_Directions for this task_:
Take the lines below beginning at the line that has "syn2layout_area_growth_pct = 51.4" and stopping after the line that has "setup / recovery,e_flush,-0.12,8", and print them exactly as they are, with no other lines.
====== Study material
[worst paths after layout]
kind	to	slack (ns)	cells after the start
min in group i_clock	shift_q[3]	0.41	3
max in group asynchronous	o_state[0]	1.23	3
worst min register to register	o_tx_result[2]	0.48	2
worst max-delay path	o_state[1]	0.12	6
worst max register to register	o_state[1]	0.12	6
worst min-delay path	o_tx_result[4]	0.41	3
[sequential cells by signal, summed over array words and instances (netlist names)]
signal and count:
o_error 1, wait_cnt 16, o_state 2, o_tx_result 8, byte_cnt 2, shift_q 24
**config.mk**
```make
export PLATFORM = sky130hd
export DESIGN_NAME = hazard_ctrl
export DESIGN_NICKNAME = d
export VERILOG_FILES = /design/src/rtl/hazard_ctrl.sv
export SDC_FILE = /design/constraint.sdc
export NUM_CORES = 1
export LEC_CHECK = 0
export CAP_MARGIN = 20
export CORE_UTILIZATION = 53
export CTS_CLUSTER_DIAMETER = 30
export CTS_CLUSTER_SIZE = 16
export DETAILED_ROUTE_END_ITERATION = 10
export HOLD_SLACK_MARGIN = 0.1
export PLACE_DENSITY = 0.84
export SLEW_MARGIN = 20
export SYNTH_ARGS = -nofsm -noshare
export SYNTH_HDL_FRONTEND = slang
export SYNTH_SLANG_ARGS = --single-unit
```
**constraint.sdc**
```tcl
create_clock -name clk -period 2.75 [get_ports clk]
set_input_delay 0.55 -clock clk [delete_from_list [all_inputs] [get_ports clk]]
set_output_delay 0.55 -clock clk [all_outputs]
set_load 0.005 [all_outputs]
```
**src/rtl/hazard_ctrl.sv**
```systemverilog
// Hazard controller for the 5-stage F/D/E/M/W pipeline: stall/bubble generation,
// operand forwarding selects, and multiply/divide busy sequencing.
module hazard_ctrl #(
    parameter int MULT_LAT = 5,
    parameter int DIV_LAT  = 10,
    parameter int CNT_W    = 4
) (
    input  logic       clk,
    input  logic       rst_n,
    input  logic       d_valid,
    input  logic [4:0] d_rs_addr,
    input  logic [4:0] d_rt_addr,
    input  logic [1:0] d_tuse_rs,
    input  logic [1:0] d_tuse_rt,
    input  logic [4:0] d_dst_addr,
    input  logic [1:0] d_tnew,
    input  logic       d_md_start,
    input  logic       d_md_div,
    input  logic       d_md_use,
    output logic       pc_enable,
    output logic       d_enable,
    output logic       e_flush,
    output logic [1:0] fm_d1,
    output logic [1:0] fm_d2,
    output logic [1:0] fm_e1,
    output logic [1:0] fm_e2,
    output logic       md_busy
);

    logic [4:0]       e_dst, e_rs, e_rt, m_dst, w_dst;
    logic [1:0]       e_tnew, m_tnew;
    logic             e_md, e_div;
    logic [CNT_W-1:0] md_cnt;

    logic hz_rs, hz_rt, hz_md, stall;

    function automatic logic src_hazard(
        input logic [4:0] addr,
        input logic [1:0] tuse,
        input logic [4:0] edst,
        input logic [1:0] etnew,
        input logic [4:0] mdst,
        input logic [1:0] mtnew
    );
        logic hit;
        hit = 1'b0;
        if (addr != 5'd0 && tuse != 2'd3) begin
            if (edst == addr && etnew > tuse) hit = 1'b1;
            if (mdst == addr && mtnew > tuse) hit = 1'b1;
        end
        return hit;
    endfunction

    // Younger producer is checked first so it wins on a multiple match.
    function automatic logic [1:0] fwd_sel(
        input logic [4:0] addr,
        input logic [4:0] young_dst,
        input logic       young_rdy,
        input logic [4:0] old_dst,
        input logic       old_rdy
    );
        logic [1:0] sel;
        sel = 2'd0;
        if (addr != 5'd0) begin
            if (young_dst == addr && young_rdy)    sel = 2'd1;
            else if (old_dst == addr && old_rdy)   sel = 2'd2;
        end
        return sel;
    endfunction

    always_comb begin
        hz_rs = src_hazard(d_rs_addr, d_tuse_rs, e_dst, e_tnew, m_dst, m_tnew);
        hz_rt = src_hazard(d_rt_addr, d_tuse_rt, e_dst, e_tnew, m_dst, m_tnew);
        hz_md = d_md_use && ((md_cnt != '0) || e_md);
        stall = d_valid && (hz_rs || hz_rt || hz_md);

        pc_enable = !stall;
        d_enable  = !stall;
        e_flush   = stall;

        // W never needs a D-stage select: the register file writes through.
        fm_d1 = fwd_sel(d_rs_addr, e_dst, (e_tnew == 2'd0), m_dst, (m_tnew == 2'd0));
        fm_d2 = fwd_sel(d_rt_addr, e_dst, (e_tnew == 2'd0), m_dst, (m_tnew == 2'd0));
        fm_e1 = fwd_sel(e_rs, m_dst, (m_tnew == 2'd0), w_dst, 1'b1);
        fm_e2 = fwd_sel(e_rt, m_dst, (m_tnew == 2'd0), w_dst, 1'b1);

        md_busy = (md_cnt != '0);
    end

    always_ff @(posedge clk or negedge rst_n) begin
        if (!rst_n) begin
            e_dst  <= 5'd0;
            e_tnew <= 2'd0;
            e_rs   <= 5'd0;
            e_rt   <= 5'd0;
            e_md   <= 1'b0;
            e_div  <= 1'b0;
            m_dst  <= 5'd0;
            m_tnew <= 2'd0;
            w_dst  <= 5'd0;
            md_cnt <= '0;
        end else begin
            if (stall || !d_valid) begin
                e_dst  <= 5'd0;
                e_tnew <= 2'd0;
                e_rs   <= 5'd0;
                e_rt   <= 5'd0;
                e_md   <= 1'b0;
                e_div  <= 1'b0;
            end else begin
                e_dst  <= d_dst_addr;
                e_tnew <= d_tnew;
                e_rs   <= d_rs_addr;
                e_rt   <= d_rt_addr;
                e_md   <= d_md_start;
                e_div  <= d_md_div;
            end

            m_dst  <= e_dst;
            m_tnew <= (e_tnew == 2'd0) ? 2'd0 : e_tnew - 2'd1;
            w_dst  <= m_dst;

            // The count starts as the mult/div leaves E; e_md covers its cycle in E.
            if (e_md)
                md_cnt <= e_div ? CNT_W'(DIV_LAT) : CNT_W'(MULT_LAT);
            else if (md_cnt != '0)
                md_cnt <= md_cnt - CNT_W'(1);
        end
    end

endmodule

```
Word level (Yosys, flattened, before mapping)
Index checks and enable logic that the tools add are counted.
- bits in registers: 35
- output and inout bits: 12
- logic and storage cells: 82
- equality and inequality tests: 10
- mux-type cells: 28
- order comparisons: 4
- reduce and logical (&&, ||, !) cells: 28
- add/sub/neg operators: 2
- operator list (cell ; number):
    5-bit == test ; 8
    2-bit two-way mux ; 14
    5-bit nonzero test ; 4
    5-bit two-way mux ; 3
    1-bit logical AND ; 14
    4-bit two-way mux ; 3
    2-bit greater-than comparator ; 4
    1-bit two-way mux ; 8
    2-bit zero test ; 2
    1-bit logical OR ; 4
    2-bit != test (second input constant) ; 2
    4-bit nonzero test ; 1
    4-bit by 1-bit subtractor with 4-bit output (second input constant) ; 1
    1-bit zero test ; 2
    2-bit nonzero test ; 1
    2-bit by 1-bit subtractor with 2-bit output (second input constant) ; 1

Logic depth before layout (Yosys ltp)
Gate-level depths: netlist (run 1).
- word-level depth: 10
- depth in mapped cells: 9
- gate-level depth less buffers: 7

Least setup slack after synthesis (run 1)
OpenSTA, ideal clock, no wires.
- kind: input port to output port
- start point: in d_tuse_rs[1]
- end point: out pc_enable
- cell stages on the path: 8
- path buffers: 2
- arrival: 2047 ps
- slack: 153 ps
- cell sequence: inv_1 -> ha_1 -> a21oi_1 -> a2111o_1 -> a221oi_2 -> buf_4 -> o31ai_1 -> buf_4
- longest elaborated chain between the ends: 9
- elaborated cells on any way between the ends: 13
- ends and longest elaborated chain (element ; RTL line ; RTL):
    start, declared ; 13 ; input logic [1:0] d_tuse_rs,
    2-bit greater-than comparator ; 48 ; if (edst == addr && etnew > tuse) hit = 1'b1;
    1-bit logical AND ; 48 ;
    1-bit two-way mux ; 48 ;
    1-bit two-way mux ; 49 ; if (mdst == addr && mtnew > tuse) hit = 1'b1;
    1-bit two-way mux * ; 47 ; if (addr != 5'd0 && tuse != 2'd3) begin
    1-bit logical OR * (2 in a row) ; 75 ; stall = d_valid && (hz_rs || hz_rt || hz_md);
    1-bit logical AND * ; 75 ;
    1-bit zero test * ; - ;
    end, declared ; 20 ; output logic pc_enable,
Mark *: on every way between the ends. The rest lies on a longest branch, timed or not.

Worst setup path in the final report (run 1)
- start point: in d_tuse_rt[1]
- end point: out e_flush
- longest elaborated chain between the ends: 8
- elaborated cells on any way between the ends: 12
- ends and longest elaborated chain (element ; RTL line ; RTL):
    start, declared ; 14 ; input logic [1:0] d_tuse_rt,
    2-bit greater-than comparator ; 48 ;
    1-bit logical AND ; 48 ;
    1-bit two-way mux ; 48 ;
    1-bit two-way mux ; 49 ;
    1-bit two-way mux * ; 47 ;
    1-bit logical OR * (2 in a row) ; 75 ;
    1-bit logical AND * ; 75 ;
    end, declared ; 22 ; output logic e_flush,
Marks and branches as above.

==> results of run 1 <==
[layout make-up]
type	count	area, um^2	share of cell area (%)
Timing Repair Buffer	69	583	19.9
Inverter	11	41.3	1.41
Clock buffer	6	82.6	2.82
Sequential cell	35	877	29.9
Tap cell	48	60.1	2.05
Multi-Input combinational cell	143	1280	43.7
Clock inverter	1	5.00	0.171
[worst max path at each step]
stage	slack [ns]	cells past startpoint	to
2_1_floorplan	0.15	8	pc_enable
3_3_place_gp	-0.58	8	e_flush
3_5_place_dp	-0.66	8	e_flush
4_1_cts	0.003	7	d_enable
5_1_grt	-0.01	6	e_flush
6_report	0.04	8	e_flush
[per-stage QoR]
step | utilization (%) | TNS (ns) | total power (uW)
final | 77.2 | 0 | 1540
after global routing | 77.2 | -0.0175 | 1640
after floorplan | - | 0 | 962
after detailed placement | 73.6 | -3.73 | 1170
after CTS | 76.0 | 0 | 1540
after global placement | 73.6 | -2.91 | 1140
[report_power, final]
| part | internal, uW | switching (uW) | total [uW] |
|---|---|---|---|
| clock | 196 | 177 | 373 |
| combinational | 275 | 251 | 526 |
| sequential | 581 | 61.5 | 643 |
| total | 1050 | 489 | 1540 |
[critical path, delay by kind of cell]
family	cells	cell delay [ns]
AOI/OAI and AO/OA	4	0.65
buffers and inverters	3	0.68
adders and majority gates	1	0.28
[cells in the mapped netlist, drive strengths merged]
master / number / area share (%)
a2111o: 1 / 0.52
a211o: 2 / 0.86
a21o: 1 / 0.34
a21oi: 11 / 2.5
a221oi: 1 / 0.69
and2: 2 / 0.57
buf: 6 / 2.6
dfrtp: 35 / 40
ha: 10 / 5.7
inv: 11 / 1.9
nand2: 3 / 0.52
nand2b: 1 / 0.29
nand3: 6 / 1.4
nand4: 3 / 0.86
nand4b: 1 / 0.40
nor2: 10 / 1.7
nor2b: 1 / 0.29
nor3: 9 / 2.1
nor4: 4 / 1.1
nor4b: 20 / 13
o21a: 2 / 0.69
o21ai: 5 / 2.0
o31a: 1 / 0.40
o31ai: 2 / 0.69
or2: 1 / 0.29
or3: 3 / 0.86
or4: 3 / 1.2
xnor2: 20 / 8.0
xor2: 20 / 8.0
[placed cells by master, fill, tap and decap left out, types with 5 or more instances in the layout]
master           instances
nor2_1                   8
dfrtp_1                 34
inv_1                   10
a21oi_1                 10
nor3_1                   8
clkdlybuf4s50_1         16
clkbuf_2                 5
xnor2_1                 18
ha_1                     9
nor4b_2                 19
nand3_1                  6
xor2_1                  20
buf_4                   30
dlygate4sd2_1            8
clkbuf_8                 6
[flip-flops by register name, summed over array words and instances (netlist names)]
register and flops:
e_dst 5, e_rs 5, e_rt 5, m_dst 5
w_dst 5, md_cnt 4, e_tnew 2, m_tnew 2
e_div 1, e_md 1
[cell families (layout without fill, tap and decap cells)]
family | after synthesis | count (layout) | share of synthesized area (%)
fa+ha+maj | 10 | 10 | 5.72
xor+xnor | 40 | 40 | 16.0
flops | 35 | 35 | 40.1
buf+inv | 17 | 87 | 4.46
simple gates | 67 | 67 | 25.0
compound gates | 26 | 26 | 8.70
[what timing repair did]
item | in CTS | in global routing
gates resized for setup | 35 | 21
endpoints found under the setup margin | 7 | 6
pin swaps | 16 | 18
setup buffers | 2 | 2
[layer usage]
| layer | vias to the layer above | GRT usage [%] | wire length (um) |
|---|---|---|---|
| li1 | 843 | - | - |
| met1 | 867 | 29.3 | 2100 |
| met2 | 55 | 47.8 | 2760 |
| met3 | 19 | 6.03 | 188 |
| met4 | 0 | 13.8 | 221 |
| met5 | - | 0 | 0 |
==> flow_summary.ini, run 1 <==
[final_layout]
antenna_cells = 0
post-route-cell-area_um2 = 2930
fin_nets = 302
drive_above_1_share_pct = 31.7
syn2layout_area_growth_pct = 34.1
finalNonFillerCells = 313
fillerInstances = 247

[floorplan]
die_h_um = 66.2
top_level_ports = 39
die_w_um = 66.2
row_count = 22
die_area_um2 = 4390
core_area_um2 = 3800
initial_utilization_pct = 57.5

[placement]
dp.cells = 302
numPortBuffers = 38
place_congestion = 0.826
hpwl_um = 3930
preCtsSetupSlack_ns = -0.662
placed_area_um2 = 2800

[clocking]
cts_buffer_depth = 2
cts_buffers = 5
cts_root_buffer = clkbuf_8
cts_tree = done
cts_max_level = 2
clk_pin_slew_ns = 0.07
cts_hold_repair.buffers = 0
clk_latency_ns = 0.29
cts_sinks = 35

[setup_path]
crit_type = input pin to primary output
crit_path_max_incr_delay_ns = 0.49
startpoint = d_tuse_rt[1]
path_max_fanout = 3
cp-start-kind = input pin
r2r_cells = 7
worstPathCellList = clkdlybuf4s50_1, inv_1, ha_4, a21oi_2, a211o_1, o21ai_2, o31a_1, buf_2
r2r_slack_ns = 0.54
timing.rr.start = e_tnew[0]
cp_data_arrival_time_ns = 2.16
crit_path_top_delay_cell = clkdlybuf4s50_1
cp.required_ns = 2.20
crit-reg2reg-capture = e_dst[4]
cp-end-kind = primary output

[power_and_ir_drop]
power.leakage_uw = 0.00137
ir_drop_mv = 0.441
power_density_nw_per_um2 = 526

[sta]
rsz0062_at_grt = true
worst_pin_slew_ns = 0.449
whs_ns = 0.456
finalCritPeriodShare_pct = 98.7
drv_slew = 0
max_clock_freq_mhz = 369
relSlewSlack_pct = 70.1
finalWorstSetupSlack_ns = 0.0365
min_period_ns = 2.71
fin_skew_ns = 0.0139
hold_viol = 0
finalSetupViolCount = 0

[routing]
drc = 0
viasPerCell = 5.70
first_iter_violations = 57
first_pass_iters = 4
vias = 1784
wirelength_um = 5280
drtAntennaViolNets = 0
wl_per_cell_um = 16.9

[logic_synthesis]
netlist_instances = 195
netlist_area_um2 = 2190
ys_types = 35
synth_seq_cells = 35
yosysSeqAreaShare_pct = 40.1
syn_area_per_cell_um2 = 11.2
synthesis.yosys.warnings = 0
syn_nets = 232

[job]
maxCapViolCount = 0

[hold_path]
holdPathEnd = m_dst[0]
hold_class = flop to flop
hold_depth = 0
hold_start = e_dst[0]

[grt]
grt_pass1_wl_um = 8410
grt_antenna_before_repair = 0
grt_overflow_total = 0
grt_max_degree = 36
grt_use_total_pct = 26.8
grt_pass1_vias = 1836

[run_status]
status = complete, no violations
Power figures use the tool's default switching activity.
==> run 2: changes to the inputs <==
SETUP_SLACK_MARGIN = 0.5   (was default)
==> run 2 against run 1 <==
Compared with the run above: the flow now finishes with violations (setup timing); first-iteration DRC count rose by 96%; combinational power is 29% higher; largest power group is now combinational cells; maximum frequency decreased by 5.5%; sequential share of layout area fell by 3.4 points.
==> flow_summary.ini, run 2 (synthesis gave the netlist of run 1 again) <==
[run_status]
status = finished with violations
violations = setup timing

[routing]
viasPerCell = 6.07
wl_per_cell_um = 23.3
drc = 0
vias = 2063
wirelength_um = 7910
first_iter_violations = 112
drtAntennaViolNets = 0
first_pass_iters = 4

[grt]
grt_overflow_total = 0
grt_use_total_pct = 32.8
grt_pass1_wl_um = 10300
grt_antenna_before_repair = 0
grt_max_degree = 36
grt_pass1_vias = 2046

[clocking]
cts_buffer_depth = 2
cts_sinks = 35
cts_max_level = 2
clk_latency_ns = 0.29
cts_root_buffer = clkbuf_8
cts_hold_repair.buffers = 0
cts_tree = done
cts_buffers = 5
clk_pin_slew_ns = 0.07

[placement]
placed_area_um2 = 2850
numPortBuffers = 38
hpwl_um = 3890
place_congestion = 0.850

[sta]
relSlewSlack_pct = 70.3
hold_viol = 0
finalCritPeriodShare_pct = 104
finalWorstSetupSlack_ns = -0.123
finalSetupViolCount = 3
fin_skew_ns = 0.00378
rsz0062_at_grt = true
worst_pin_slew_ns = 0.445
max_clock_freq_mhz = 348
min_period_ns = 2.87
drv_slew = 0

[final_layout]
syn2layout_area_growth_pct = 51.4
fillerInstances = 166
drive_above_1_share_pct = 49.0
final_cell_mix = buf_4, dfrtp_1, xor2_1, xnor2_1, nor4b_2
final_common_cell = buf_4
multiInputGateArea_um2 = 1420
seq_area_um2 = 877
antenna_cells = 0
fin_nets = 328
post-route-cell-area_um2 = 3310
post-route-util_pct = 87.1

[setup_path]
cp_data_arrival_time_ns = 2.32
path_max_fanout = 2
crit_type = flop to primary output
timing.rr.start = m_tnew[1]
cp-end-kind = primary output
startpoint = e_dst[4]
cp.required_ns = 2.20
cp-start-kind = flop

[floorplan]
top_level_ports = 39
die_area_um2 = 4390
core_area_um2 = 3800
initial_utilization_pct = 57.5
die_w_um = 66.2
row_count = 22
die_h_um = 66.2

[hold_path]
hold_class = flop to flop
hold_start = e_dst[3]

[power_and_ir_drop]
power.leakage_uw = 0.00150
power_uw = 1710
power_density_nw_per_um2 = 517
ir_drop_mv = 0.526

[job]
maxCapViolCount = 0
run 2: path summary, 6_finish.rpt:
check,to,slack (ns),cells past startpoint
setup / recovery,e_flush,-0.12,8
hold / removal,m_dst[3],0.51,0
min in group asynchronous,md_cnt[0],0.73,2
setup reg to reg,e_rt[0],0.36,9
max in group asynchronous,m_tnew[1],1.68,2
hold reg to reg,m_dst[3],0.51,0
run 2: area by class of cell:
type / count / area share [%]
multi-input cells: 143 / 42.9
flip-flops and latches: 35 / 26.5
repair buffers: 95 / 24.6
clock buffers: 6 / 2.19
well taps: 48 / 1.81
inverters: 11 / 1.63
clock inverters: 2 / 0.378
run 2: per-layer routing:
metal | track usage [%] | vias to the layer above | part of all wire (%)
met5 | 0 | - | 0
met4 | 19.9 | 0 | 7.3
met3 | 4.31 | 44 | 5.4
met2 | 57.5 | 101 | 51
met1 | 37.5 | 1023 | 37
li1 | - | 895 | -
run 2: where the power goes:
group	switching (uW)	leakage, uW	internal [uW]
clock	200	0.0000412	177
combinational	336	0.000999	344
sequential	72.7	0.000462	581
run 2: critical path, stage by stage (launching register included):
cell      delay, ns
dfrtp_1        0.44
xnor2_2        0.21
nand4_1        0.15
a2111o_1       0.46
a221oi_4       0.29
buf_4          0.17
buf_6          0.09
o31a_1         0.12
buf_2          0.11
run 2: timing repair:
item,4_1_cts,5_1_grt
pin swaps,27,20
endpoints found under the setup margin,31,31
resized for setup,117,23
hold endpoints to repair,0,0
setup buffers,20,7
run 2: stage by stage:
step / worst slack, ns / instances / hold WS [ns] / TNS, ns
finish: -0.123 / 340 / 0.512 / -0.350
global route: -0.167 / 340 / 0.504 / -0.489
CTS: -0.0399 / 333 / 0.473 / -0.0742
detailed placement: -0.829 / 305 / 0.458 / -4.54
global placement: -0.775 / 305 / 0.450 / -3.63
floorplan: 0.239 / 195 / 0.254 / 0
============
_Written response_:
syn2layout_area_growth_pct = 51.4
fillerInstances = 166
drive_above_1_share_pct = 49.0
final_cell_mix = buf_4, dfrtp_1, xor2_1, xnor2_1, nor4b_2
final_common_cell = buf_4
multiInputGateArea_um2 = 1420
seq_area_um2 = 877
antenna_cells = 0
fin_nets = 328
post-route-cell-area_um2 = 3310
post-route-util_pct = 87.1

[setup_path]
cp_data_arrival_time_ns = 2.32
path_max_fanout = 2
crit_type = flop to primary output
timing.rr.start = m_tnew[1]
cp-end-kind = primary output
startpoint = e_dst[4]
cp.required_ns = 2.20
cp-start-kind = flop

[floorplan]
top_level_ports = 39
die_area_um2 = 4390
core_area_um2 = 3800
initial_utilization_pct = 57.5
die_w_um = 66.2
row_count = 22
die_h_um = 66.2

[hold_path]
hold_class = flop to flop
hold_start = e_dst[3]

[power_and_ir_drop]
power.leakage_uw = 0.00150
power_uw = 1710
power_density_nw_per_um2 = 517
ir_drop_mv = 0.526

[job]
maxCapViolCount = 0
run 2: path summary, 6_finish.rpt:
check,to,slack (ns),cells past startpoint
setup / recovery,e_flush,-0.12,8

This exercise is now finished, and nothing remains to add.